Exercise instructions → Exactly as they appear below, repeat the lines from the one with "setup reg to" through the one with "i_config_assembler.cfg_out.filter_mask,4", and no others.

>>>>>

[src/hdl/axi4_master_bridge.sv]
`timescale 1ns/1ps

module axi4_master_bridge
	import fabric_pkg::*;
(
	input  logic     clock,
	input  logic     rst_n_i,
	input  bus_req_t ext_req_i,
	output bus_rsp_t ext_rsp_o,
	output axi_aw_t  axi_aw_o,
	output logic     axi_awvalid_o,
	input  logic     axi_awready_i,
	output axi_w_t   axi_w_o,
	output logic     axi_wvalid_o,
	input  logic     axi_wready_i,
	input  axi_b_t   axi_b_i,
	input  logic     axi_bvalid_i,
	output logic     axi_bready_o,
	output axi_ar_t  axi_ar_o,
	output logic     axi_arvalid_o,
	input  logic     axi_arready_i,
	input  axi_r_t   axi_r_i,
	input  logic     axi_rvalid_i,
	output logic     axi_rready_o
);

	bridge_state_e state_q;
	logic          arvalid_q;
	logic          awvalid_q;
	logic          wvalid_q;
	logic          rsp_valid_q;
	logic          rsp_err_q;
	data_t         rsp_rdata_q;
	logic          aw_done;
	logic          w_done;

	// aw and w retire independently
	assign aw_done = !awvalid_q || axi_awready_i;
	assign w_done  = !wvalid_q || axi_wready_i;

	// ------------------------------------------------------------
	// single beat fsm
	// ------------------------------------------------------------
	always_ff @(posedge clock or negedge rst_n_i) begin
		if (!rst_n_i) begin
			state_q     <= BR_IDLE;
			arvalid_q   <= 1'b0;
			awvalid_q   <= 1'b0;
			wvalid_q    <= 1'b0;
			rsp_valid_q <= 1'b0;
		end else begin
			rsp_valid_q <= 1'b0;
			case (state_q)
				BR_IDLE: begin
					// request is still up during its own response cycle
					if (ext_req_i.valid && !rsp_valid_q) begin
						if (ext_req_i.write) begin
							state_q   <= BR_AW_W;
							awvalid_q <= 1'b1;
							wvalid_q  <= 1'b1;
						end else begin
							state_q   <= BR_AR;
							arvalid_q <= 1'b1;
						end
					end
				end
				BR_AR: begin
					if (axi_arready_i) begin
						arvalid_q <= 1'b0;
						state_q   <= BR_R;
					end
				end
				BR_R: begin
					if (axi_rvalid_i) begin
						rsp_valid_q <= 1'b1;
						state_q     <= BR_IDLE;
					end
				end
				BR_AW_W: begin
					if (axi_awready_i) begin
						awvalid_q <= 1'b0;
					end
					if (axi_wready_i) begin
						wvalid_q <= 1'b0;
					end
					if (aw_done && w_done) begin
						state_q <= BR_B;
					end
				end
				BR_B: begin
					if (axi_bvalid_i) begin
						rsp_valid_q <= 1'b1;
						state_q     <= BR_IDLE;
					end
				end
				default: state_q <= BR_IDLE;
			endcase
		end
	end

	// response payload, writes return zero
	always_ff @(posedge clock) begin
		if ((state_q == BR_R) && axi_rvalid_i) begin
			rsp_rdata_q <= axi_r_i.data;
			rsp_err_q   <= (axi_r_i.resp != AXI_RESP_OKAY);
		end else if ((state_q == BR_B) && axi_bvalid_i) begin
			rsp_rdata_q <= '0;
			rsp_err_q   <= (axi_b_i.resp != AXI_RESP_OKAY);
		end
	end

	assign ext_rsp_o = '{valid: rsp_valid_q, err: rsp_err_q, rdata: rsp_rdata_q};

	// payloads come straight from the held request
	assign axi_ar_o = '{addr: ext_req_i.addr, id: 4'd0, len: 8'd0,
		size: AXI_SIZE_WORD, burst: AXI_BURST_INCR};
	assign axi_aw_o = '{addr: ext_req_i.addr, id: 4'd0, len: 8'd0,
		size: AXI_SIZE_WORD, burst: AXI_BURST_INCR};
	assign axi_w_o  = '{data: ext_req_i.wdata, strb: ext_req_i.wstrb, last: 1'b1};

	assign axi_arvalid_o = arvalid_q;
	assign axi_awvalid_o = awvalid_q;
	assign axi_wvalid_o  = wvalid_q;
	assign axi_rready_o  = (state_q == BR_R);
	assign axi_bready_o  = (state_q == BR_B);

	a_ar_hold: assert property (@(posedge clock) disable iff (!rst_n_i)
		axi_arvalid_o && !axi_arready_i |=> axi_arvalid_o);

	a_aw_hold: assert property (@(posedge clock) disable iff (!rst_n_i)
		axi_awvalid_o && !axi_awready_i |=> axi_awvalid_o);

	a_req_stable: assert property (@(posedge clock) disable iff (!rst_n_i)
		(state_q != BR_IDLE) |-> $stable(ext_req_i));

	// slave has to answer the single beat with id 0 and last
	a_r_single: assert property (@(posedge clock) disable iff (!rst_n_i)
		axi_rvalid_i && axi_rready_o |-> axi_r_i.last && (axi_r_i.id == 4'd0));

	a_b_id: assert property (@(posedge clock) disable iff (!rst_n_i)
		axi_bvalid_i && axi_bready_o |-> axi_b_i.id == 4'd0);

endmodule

<<<<<
>>>>>

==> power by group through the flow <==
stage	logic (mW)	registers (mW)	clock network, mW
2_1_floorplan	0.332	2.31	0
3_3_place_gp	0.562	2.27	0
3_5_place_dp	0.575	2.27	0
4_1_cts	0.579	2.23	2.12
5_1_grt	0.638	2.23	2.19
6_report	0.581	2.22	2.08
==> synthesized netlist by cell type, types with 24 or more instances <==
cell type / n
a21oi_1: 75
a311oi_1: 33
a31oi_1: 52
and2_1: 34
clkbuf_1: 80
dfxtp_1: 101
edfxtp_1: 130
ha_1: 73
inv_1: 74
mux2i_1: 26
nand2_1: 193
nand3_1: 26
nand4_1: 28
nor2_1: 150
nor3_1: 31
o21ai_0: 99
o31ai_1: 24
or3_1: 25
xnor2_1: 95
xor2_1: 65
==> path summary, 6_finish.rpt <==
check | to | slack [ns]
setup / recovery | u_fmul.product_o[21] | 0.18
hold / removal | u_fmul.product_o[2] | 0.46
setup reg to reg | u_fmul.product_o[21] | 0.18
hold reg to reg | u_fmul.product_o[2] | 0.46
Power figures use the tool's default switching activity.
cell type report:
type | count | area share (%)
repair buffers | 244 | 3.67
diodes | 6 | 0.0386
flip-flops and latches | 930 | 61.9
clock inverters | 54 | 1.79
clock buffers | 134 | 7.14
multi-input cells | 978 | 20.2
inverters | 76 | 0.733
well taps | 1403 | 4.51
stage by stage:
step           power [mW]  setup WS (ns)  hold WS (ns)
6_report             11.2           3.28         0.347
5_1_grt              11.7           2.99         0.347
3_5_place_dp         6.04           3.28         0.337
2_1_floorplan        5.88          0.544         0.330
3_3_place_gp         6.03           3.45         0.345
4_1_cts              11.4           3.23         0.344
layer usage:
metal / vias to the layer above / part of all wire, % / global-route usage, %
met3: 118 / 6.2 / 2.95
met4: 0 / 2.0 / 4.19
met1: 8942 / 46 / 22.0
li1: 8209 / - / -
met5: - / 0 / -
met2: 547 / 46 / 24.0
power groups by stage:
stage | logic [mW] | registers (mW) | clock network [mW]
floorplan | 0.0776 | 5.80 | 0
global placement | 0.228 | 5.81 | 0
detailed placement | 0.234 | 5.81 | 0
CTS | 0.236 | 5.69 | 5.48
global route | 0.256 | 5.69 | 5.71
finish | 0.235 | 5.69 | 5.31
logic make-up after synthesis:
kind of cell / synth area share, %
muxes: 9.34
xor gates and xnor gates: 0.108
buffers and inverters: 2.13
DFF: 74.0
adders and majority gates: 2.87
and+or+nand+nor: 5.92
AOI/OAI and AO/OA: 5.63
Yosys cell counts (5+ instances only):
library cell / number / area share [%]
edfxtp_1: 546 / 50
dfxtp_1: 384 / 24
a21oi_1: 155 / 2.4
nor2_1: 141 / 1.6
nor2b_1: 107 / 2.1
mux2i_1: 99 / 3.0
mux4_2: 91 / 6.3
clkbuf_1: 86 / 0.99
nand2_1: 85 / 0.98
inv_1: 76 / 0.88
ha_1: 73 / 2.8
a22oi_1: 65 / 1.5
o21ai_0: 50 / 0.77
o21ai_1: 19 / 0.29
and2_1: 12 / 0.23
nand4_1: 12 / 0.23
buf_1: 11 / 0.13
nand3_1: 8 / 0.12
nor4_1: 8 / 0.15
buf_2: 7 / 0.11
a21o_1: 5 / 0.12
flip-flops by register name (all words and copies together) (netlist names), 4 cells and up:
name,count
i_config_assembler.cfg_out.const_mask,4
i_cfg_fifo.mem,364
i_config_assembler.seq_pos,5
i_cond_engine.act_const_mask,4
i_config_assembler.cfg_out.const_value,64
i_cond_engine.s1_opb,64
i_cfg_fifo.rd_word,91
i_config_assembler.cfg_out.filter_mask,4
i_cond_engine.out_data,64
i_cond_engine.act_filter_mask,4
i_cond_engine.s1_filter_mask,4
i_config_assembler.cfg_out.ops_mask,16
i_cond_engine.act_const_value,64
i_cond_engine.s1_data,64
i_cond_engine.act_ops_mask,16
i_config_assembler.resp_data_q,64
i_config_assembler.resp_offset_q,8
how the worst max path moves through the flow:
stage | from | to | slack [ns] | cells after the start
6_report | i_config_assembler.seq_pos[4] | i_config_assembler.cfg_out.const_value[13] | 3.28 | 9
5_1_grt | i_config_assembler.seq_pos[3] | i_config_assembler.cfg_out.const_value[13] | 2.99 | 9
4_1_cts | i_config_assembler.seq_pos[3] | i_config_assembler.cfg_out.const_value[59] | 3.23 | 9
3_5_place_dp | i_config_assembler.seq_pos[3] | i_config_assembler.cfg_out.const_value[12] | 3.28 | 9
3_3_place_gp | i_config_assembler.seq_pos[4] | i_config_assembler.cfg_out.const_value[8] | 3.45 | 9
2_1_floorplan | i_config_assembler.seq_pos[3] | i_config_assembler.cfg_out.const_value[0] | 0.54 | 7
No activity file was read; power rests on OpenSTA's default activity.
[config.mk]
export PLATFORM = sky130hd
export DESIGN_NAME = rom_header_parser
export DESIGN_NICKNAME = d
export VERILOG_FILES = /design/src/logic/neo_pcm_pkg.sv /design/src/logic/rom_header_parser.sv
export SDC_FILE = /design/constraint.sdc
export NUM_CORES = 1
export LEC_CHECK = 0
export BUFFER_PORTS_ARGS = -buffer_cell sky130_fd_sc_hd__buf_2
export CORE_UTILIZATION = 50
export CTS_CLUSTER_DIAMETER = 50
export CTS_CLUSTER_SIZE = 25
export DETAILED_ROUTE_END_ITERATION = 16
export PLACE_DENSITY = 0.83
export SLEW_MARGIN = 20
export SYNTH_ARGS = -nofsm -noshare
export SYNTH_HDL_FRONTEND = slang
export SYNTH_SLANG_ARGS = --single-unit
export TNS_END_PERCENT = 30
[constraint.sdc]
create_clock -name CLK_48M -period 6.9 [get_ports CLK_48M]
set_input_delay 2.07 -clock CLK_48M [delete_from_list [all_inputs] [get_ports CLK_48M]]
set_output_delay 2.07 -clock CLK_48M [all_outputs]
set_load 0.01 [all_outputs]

<<<<<

Solution for this exercise →
setup reg to reg | u_fmul.product_o[21] | 0.18
hold reg to reg | u_fmul.product_o[2] | 0.46
Power figures use the tool's default switching activity.
cell type report:
type | count | area share (%)
repair buffers | 244 | 3.67
diodes | 6 | 0.0386
flip-flops and latches | 930 | 61.9
clock inverters | 54 | 1.79
clock buffers | 134 | 7.14
multi-input cells | 978 | 20.2
inverters | 76 | 0.733
well taps | 1403 | 4.51
stage by stage:
step           power [mW]  setup WS (ns)  hold WS (ns)
6_report             11.2           3.28         0.347
5_1_grt              11.7           2.99         0.347
3_5_place_dp         6.04           3.28         0.337
2_1_floorplan        5.88          0.544         0.330
3_3_place_gp         6.03           3.45         0.345
4_1_cts              11.4           3.23         0.344
layer usage:
metal / vias to the layer above / part of all wire, % / global-route usage, %
met3: 118 / 6.2 / 2.95
met4: 0 / 2.0 / 4.19
met1: 8942 / 46 / 22.0
li1: 8209 / - / -
met5: - / 0 / -
met2: 547 / 46 / 24.0
power groups by stage:
stage | logic [mW] | registers (mW) | clock network [mW]
floorplan | 0.0776 | 5.80 | 0
global placement | 0.228 | 5.81 | 0
detailed placement | 0.234 | 5.81 | 0
CTS | 0.236 | 5.69 | 5.48
global route | 0.256 | 5.69 | 5.71
finish | 0.235 | 5.69 | 5.31
logic make-up after synthesis:
kind of cell / synth area share, %
muxes: 9.34
xor gates and xnor gates: 0.108
buffers and inverters: 2.13
DFF: 74.0
adders and majority gates: 2.87
and+or+nand+nor: 5.92
AOI/OAI and AO/OA: 5.63
Yosys cell counts (5+ instances only):
library cell / number / area share [%]
edfxtp_1: 546 / 50
dfxtp_1: 384 / 24
a21oi_1: 155 / 2.4
nor2_1: 141 / 1.6
nor2b_1: 107 / 2.1
mux2i_1: 99 / 3.0
mux4_2: 91 / 6.3
clkbuf_1: 86 / 0.99
nand2_1: 85 / 0.98
inv_1: 76 / 0.88
ha_1: 73 / 2.8
a22oi_1: 65 / 1.5
o21ai_0: 50 / 0.77
o21ai_1: 19 / 0.29
and2_1: 12 / 0.23
nand4_1: 12 / 0.23
buf_1: 11 / 0.13
nand3_1: 8 / 0.12
nor4_1: 8 / 0.15
buf_2: 7 / 0.11
a21o_1: 5 / 0.12
flip-flops by register name (all words and copies together) (netlist names), 4 cells and up:
name,count
i_config_assembler.cfg_out.const_mask,4
i_cfg_fifo.mem,364
i_config_assembler.seq_pos,5
i_cond_engine.act_const_mask,4
i_config_assembler.cfg_out.const_value,64
i_cond_engine.s1_opb,64
i_cfg_fifo.rd_word,91
i_config_assembler.cfg_out.filter_mask,4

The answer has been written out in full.